Lawmakers pass ‘water cremation’ bill, eco-friendly alternative to burial

SALT LAKE CITY – A bill that would allow alkaline hydrolysis, also known as water cremation passed the house and senate and is making its’ way to Governor Gary Herbert’s desk for consideration.

H.B. 121 Regulation of Alkaline Hydrolysis Process was sponsored by Rep. Stephen G. Handy (R- Layton) and was State Senator Evan Vickers (R- Cedar City).

“As we think about our loved ones as they pass on, there are basically two options. You can bury or you can cremate,” Senator Vickers said. “We now are proposing a third option. And that, you might say, is dissolving.”

Alkaline hydrolysis is a water-based process, that uses alkaline chemicals, heat and sometimes pressure or agitation to reduce human remains to a liquid and dry bone residue. The procedure is known as a greener form of cremation because it uses less fuel, and does not pollute the air nearly as much as traditional processes. Alkaline hydrolysis is still illegal in the state of Utah, something that supporters of the bill are seeking to change.

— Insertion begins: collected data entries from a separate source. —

**src/hdl/uls_pkg.sv**
```systemverilog
// Package of constants and carrier types for the line status block
`default_nettype none
package uls_pkg;
  // ****************************************************************
  // Register map (byte addresses on APB)
  // ****************************************************************
  localparam logic [7:0] ADDR_RX_HOLD = 8'h00;
  localparam logic [7:0] ADDR_TX_HOLD = 8'h04;
  localparam logic [7:0] ADDR_CTRL = 8'h08;
  localparam logic [7:0] ADDR_LINE_STATUS = 8'h0C;
  localparam logic [7:0] ADDR_LEVEL = 8'h10;
  // ****************************************************************
  // Field positions
  // ****************************************************************
  localparam int LS_FIFO_ERR = 7;
  localparam int LS_TX_EMPTY = 6;
  localparam int LS_THR_EMPTY = 5;
  localparam int LS_BREAK = 4;
  localparam int LS_FRAMING = 3;
  localparam int LS_PARITY = 2;
  localparam int LS_OVERRUN = 1;
  localparam int LS_DATA_READY = 0;
  localparam int CTRL_FIFO_EN = 0;
  localparam logic CTRL_RESET = 1'b0;
  localparam int FIFO_DEPTH = 64;
  localparam logic [7:0] BREAK_CHAR = 8'h00;
  // Transmit shift time per character in clock cycles
  localparam int TX_SHIFT_CYCLES = 16;

  // Character with its own error flags, as kept in the receive queue
  typedef struct packed {
    logic brk;
    logic frm;
    logic par;
    logic [7:0] data;
  } uls_rx_char_t;

  // APB request carrier
  typedef struct packed {
    logic psel;
    logic penable;
    logic pwrite;
    logic [7:0] paddr;
    logic [31:0] pwdata;
  } uls_apb_req_t;
endpackage
`default_nettype wire

```
**src/hdl/uls_line_status.sv**
```systemverilog
// Line status logic with receive queue, transmit stage and APB slave
//
// Implementation choices: register access over APB and the register offsets.
`default_nettype none
// Operation
// [RULE1] Bit 7 set while any queued char flagged
// [RULE2] Bit 6 high when hold and shift empty
// [RULE3] Bit 5 high when hold stage empty
// [RULE4] Host may write 64 bytes after bit 5
// [RULE5] Break on bit 4, stored char 00
// [RULE6] Framing flag of head char on bit 3
// [RULE7] Parity flag of head char on bit 2
// [RULE8] Bit 1 set when receive overrun occurs
// [RULE9] Bit 0 high while receive queue nonempty
// [RULE10] Bits 4:2 taken from head queue entry
// [RULE11] Status read keeps pointer; data read advances
// [RULE12] Host reads status before receive data
// [RULE13] Fast clock: host reads status twice
// [RULE14] Error bits right by second read
// [RULE15] Reset clears error and data status bits
// [RULE16] Enable selects single holding or deep queues
// [RULE17] Status read clears overrun bit
// [RULE18] Flags travel with each queued char
module uls_line_status #(
  parameter int DEPTH = uls_pkg::FIFO_DEPTH,
  parameter int SHIFT_CYCLES = uls_pkg::TX_SHIFT_CYCLES
) (
  // Clock and reset
  input wire logic sys_clk,
  input wire logic rst,
  // APB slave
  input wire logic psel,
  input wire logic penable,
  input wire logic pwrite,
  input wire logic [7:0] paddr,
  input wire logic [31:0] pwdata,
  output logic pready,
  output logic [31:0] prdata,
  output logic pslverr,
  // Received characters from the deserialiser
  input wire logic rx_valid,
  output logic rx_ready,
  input wire logic [7:0] rx_data,
  input wire logic rx_par_err,
  input wire logic rx_frm_err,
  input wire logic rx_break,
  // Transmit characters toward the serialiser
  output logic tx_valid,
  output logic [7:0] tx_data,
  output logic tx_busy
);
  // Index width of both queues
  localparam int AW = $clog2(DEPTH);

  // ****************************************************************
  // State
  // ****************************************************************
  typedef struct packed {
    logic [AW-1:0] rd_ptr;
    logic [AW-1:0] wr_ptr;
    logic [AW:0] rx_cnt;
    logic [AW:0] err_cnt;
    logic overrun;
    logic fifo_en;
    logic [AW-1:0] tx_rd;
    logic [AW-1:0] tx_wr;
    logic [AW:0] tx_cnt;
    logic [7:0] shift_cnt;
    logic shift_busy;
    logic [7:0] tx_data;
    logic tx_valid;
    logic pready;
    logic [31:0] prdata;
    logic pslverr;
  } uls_state_t;

  uls_state_t s_q, s_d;
  // Queue storage and the nets of the receive path
  uls_pkg::uls_rx_char_t rx_mem [DEPTH];
  logic [7:0] tx_mem [DEPTH];
  uls_pkg::uls_rx_char_t in_char;
  uls_pkg::uls_rx_char_t buf_char;
  uls_pkg::uls_rx_char_t head;
  logic buf_valid;
  logic buf_ready;
  logic rx_push;
  logic tx_push;
  logic [7:0] status;

  // Elaboration checks: the queue index wraps by power of two, the
  // level register shows each count in one byte, and the shift
  // counter is eight bits wide
  if (DEPTH < 2 || (DEPTH & (DEPTH - 1)) != 0) begin
    $error("uls_line_status: DEPTH must be a power of two");
  end
  if (DEPTH > 128) begin
    $error("uls_line_status: DEPTH too large for the level register");
  end
  if (SHIFT_CYCLES < 1 || SHIFT_CYCLES > 255) begin
    $error("uls_line_status: SHIFT_CYCLES out of range");
  end

  // Flag test of one queue entry
  function automatic logic has_err(input uls_pkg::uls_rx_char_t c);
    has_err = c.brk | c.frm | c.par;
  endfunction

  // Capacity in the current mode
  function automatic logic [AW:0] cap(input logic en);
    cap = en ? (AW+1)'(DEPTH) : (AW+1)'(1); // see [RULE16]
  endfunction

  // ****************************************************************
  // Receive path through the two-entry buffer
  // ****************************************************************
  // A break stores the zero character with its flag
  always_comb begin
    in_char.brk = rx_break;
    in_char.frm = rx_frm_err;
    in_char.par = rx_par_err;
    in_char.data = rx_break ? uls_pkg::BREAK_CHAR : rx_data; // see [RULE5]
  end

  // Two-entry buffer between the deserialiser and the queue
  uls_skid #(
    .WIDTH($bits(uls_pkg::uls_rx_char_t))
  ) u_rx_buf (
    .sys_clk(sys_clk),
    .rst(rst),
    .in_valid(rx_valid),
    .in_ready(rx_ready),
    .in_data(in_char),
    .out_valid(buf_valid),
    .out_ready(buf_ready),
    .out_data(buf_char)
  );

  // Buffer drains freely; a full queue drops the word as an overrun
  assign buf_ready = 1'b1;
  // Head entry is read straight from storage, never copied aside
  assign head = rx_mem[s_q.rd_ptr];
  assign rx_push = buf_valid && (s_q.rx_cnt < cap(s_q.fifo_en));
  // A hold write lands in the first access cycle, and only with room
  assign tx_push = psel && penable && pwrite && s_q.pready == 1'b0 &&
    paddr == uls_pkg::ADDR_TX_HOLD && (s_q.tx_cnt < cap(s_q.fifo_en));

  // ****************************************************************
  // Status word
  // ****************************************************************
  // Status byte as presented on a read of line_status
  always_comb begin
    status = 8'h00;
    status[uls_pkg::LS_FIFO_ERR] = (s_q.err_cnt != '0); // see [RULE1]
    status[uls_pkg::LS_TX_EMPTY] =
      (s_q.tx_cnt == '0) && !s_q.shift_busy; // see [RULE2]
    status[uls_pkg::LS_THR_EMPTY] = (s_q.tx_cnt == '0); // see [RULE3]
    if (s_q.rx_cnt != '0) begin
      // Head entry flags straight from queue see [RULE10] [RULE14]
      status[uls_pkg::LS_BREAK] = head.brk; // see [RULE5]
      status[uls_pkg::LS_FRAMING] = head.frm; // see [RULE6]
      status[uls_pkg::LS_PARITY] = head.par; // see [RULE7]
    end
    status[uls_pkg::LS_OVERRUN] = s_q.overrun; // see [RULE8]
    status[uls_pkg::LS_DATA_READY] = (s_q.rx_cnt != '0); // see [RULE9]
  end

  // ****************************************************************
  // Next state
  // ****************************************************************
  always_comb begin
    logic acc;
    logic rd_pop;
    logic tx_pop;
    logic known;
    logic flush;
    acc = 1'b0;
    rd_pop = 1'b0;
    tx_pop = 1'b0;
    known = 1'b0;
    flush = 1'b0;
    // Hold everything, then pulse the bus answer for one cycle
    s_d = s_q;
    s_d.pready = 1'b0;
    s_d.pslverr = 1'b0;
    // First access cycle of a transfer not yet answered
    acc = psel && penable && !s_q.pready;
    // Register map decode
    known = paddr == uls_pkg::ADDR_RX_HOLD ||
      paddr == uls_pkg::ADDR_TX_HOLD || paddr == uls_pkg::ADDR_CTRL ||
      paddr == uls_pkg::ADDR_LINE_STATUS || paddr == uls_pkg::ADDR_LEVEL;
    // One wait state, answer in the second access cycle
    if (acc) begin
      s_d.pready = 1'b1;
      s_d.pslverr = !known;
      s_d.prdata = 32'h0000_0000;
      if (!pwrite) begin
        case (paddr)
          uls_pkg::ADDR_RX_HOLD: begin
            s_d.prdata[7:0] = (s_q.rx_cnt != '0) ? head.data : 8'h00;
            rd_pop = (s_q.rx_cnt != '0); // see [RULE11]
          end
          // Mode bit read back in bit 0
          uls_pkg::ADDR_CTRL: s_d.prdata[0] = s_q.fifo_en;
          uls_pkg::ADDR_LINE_STATUS: begin
            s_d.prdata[7:0] = status; // pointer untouched see [RULE11]
          end
          uls_pkg::ADDR_LEVEL: begin
            s_d.prdata[15:8] = 8'(s_q.tx_cnt);
            s_d.prdata[7:0] = 8'(s_q.rx_cnt);
          end
          default: s_d.prdata = 32'h0000_0000;
        endcase
      end else if (paddr == uls_pkg::ADDR_CTRL) begin
        s_d.fifo_en = pwdata[uls_pkg::CTRL_FIFO_EN]; // see [RULE16]
        // Mode change flushes both queues, applied last below
        flush = (pwdata[uls_pkg::CTRL_FIFO_EN] != s_q.fifo_en);
      end
    end
    // Overrun: set wins over the clear by a status read
    if (acc && !pwrite && paddr == uls_pkg::ADDR_LINE_STATUS) begin
      s_d.overrun = 1'b0; // see [RULE17]
    end
    // A word that finds the queue full sets the flag
    if (buf_valid && !rx_push) begin
      s_d.overrun = 1'b1; // see [RULE8]
    end
    // Receive queue pointers and error count; flags stored per char
    if (rx_push) begin
      s_d.wr_ptr = s_q.wr_ptr + AW'(1); // see [RULE18]
    end
    if (rd_pop) begin
      s_d.rd_ptr = s_q.rd_ptr + AW'(1);
    end
    // Counts follow this cycle's pushes and pops
    s_d.rx_cnt = s_d.rx_cnt + (AW+1)'(rx_push) - (AW+1)'(rd_pop);
    s_d.err_cnt = s_d.err_cnt + (AW+1)'(rx_push && has_err(buf_char))
      - (AW+1)'(rd_pop && has_err(head)); // see [RULE1]
    // Transmit: hold stage feeds shift stage, which counts a char time
    tx_pop = (s_q.tx_cnt != '0) && !s_q.shift_busy;
    s_d.tx_valid = tx_pop;
    if (tx_pop) begin
      s_d.tx_data = tx_mem[s_q.tx_rd];
      s_d.tx_rd = s_q.tx_rd + AW'(1);
      s_d.shift_busy = 1'b1;
      s_d.shift_cnt = 8'(SHIFT_CYCLES - 1);
    end else if (s_q.shift_busy) begin
      // Count one character time, then free the stage
      if (s_q.shift_cnt == 8'h00) begin
        s_d.shift_busy = 1'b0;
      end else begin
        s_d.shift_cnt = s_q.shift_cnt - 8'h01;
      end
    end
    // Hold stage fill from the bus; a full queue drops the byte
    if (tx_push) begin
      s_d.tx_wr = s_q.tx_wr + AW'(1); // see [RULE4]
    end
    s_d.tx_cnt = s_d.tx_cnt + (AW+1)'(tx_push) - (AW+1)'(tx_pop);
    // A mode change empties both queues last, so that a push or pop of
    // the same cycle cannot leave a count that disagrees with a pointer
    if (flush) begin
      s_d.rd_ptr = '0;
      s_d.wr_ptr = '0;
      s_d.rx_cnt = '0;
      s_d.err_cnt = '0;
      s_d.tx_rd = '0;
      s_d.tx_wr = '0;
      s_d.tx_cnt = '0;
    end
  end

  // ****************************************************************
  // Registers and queue storage
  // ****************************************************************
  // Reset clears every status source
  always_ff @(posedge sys_clk or posedge rst) begin
    if (rst) begin
      s_q <= '0; // see [RULE15]
    end else begin
      s_q <= s_d;
    end
  end

  // Queue memories, written without reset
  always_ff @(posedge sys_clk) begin
    if (rx_push) begin
      rx_mem[s_q.wr_ptr] <= buf_char; // see [RULE18]
    end
    // Hold stage stores the low byte of the bus word
    if (tx_push) begin
      tx_mem[s_q.tx_wr] <= pwdata[7:0];
    end
  end

  // ****************************************************************
  // Outputs
  // ****************************************************************
  // Every port but rx_ready driven straight from the state register
  assign pready = s_q.pready;
  assign prdata = s_q.prdata;
  assign pslverr = s_q.pslverr;
  assign tx_valid = s_q.tx_valid;
  assign tx_data = s_q.tx_data;
  assign tx_busy = s_q.shift_busy;
endmodule
`default_nettype wire

```
**src/hdl/uls_skid.sv**
```systemverilog
// Two-entry buffer with valid and ready on both sides
`default_nettype none
module uls_skid #(
  parameter int WIDTH = 11
) (
  // Clock and reset
  input wire logic sys_clk,
  input wire logic rst,
  // Fill side
  input wire logic in_valid,
  output logic in_ready,
  input wire logic [WIDTH-1:0] in_data,
  // Drain side
  output logic out_valid,
  input wire logic out_ready,
  output logic [WIDTH-1:0] out_data
);
  typedef struct packed {
    logic [1:0][WIDTH-1:0] mem;
    logic [1:0] cnt;
    logic room;
  } uls_skid_state_t;

  uls_skid_state_t s_q, s_d;

  // Elaboration check of the word width
  if (WIDTH < 1) begin
    $error("uls_skid: WIDTH must be positive");
  end

  // Head in slot 0, second word in slot 1
  always_comb begin
    logic push;
    logic pop;
    push = 1'b0;
    pop = 1'b0;
    s_d = s_q;
    push = in_valid && (s_q.cnt != 2'd2);
    pop = out_ready && (s_q.cnt != 2'd0);
    if (pop) begin
      s_d.mem[0] = s_q.mem[1];
      s_d.cnt = s_q.cnt - 2'd1;
    end
    if (push) begin
      s_d.mem[s_d.cnt[0]] = in_data;
      s_d.cnt = s_d.cnt + 2'd1;
    end
    // Room flag kept in a flip-flop so that the ready port is registered
    s_d.room = (s_d.cnt != 2'd2);
  end

  // State register
  always_ff @(posedge sys_clk or posedge rst) begin
    if (rst) begin
      s_q <= '{mem: '0, cnt: 2'd0, room: 1'b1};
    end else begin
      s_q <= s_d;
    end
  end

  assign in_ready = s_q.room;
  assign out_valid = (s_q.cnt != 2'd0);
  assign out_data = s_q.mem[0];
endmodule
`default_nettype wire

```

Under the bill, individuals would be allowed to direct that their remains be cremated through the process of alkaline hydrolysis. It would also allow funeral service establishments to conduct the procedure, provided that they get authorization for each cremation, and have a license allowing them to perform the service.

Senator Vickers told the State Senate floor that the process is very similar current methods of embalming and cremation, and does not create any types of waste or hazards as a byproduct.

“I’d like to know where you sign up for this,” State Senator Peter Knudson (R- Brigham City) said on the Senate floor.

The bill passed the State Senate 22-2, and the House 53-14.